Clustering helps find hidden patterns in your data by grouping similar things for you, such as customer personas. There are two types of clustering techniques:
- Partitioned: Each and every item is clustered in one, and only one, cluster. One such method is K-means.
- Hierarchical: Creates the clusters by continually grouping or breaking items.
How it works: How this algorithm operates is in its name. K is an input to the algorithm and refers to the number of buckets or clusters that will be created. Each item is assigned to a cluster based on the closest mean.
- Choosing the initial values is one of the toughest problems. Often, the algorithm might choose centroids as the initial k points.
- Then it clusters every point based on the closest mean.
- Then it evaluates if the initial values were the best central values.
- If not, then it reassigns the initial k points and repeats the process.
The details: Given that the algorithm is guessing the initial values, you can get different results for the same value of k.

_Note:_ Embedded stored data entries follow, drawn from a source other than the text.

This design comes from an exercise in tuning for small area, a short achievable clock period and few clock cycles per item on the open sky130 flow, not from production work.
Function was not checked in any run shown here: the RTL went through the layout flow alone.

## flow/design.v (module list and top-level ports; edited modules follow where they fit)
// module Exp: 27 lines
// module sq32: 719 lines
// module mul32: 859 lines
// module fa: 4 lines
// module ha: 4 lines
module Exp(
    input clk,
    input rst,
    input [31:0] x,
    input [31:0] n,
    output [31:0] res,
    output done
);
  // ...
==> flow/flow/run.sh <==
#!/bin/bash
# The standard layout, with plain buffers (instead of the resizer's default
# pick) on the ports.
set -euo pipefail
export BUFFER_PORTS_ARGS="-buffer_cell sky130_fd_sc_hd__buf_1"
bash standard.sh > orfs_make.log 2>&1
==> flow/standard.sh <==
#!/bin/bash
# synth_recipe.tcl (not shown) runs the flow's synth.tcl, then flattens the netlist and writes it again
# the make line also repeats each setting of config.mk as NAME=value (left out here)
make -C /OpenROAD-flow-scripts/flow DESIGN_CONFIG=/design/flow/config.mk WORK_HOME=/design/flow/orfs CLKGATE_MAP_FILE= SYNTH_SCRIPT=/design/flow/synth_recipe.tcl "${@:-finish}"
==> flow/config.mk <==
export PLATFORM = sky130hd
export DESIGN_NAME = Exp
export DESIGN_NICKNAME = Exp
export VERILOG_FILES = /design/flow/design.v
export SDC_FILE = /design/flow/constraint.sdc
export NUM_CORES = 4
export LEC_CHECK = 0
export CAP_MARGIN = 20
export CORE_MARGIN = 2
export CORE_UTILIZATION = 45
export PLACE_DENSITY = 0.6
export SETUP_SLACK_MARGIN = 3.5
export SLEW_MARGIN = 20
export SYNTH_HIERARCHICAL = 1
==> flow/constraint.sdc <==
create_clock -name core_clock -period 10.0 [get_ports {clk}]
set_input_delay 2.0000 -clock core_clock [delete_from_list [all_inputs] [get_ports {clk}]]
set_output_delay 2.0000 -clock core_clock [all_outputs]
set_load 0.01 [all_outputs]
Background: an optimization exercise with open tools, aiming at small area. Do not read the settings as production practice. Only simulation tests tie the RTL to the original design; equivalence was not proved. Power is estimated from default activity; no workload was simulated.

==> flow/design.v, too long to show whole: its modules and the start of the top module <==
// module REG8_hold: 12 lines
// module REG24_hold: 12 lines
// module FA: 6 lines
// module HA: 6 lines
// module PE_c3: 396 lines
// module PE_c4: 153 lines
// module CSUM_out: 13 lines
// module PEreg_c1: 13 lines
// module PEreg_c2: 11 lines
// module PEreg_c3: 18 lines
// module PEreg_c4: 16 lines
// module Arr4x4: 108 lines
module Arr4x4(Err_mac, Err_mult,
             w1_in, w2_in, w3_in, w4_in,
             a1_in, a2_in, a3_in, a4_in,
             w1_out, w2_out, w3_out, w4_out,
             a1_out, a2_out, a3_out, a4_out,
             c1_out, c2_out, c3_out, c4_out,
             clk, rst_n, hold);
  // ...
==> flow/flow/run.sh <==
#!/bin/bash
# Standard layout, with one netlist step added after synthesis: invpush7.py
# removes inverters around full-adder cells (a full adder is self-dual, and a
# nand2 of two signals is a nor2 of their complements), which
# leaves the logic and every register unchanged. Ports are buffered with buf_1.
set -euo pipefail
W=$(pwd)
R=$W/orfs/results/$FLOW_PLATFORM/Arr4x4/base
bash standard.sh synth > $W/synth.log 2>&1
python3 $W/flow/invpush7.py $R/1_2_yosys.v $R/1_2_yosys_invpush.v 6 150000 > $W/invpush.log 2>&1
cp $R/1_2_yosys.v $W/1_2_yosys_standard.v
mv $R/1_2_yosys_invpush.v $R/1_2_yosys.v
rm -f $R/1_synth.odb $R/1_synth.sdc
bash standard.sh "BUFFER_PORTS_ARGS=-buffer_cell sky130_fd_sc_hd__buf_1" REMOVE_ABC_BUFFERS=1 finish > $W/layout.log 2>&1
==> flow/standard.sh <==
#!/bin/bash
# synth_recipe.tcl (not shown) runs the flow's synth.tcl, then flattens the netlist and writes it again
# the make line also repeats each setting of config.mk as NAME=value (left out here)
make -C /OpenROAD-flow-scripts/flow DESIGN_CONFIG=/design/flow/config.mk WORK_HOME=/design/flow/orfs CLKGATE_MAP_FILE= SYNTH_SCRIPT=/design/flow/synth_recipe.tcl "${@:-finish}"
==> flow/config.mk <==
export PLATFORM = sky130hd
export DESIGN_NAME = Arr4x4
export DESIGN_NICKNAME = Arr4x4
export VERILOG_FILES = /design/flow/design.v
export SDC_FILE = /design/flow/constraint.sdc
export NUM_CORES = 4
export LEC_CHECK = 0
export ABC_AREA = 1
export CAP_MARGIN = 5
export CORE_MARGIN = 2
export CORE_UTILIZATION = 60
export CTS_BUF_LIST = sky130_fd_sc_hd__clkbuf_16
export CTS_CLUSTER_DIAMETER = 100
export CTS_CLUSTER_SIZE = 25
export SLEW_MARGIN = 5
==> flow/constraint.sdc <==
create_clock -name core_clock -period 7.5 [get_ports {clk}]
set_input_delay 1.5000 -clock core_clock [delete_from_list [all_inputs] [get_ports {clk}]]
set_output_delay 1.5000 -clock core_clock [all_outputs]
set_load 0.01 [all_outputs]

There are two types of hierarchical clustering: agglomerative and divisive.
- Agglomerative clustering is bottom up, i.e., each item is its own cluster and then they are joined together to create larger clusters.
- Divisive clustering is top down, i.e., all items start in a single cluster and then are broken apart to create smaller clusters.
The details: Hierarchical clustering always produces the same results every time because the distance between items doesn’t change.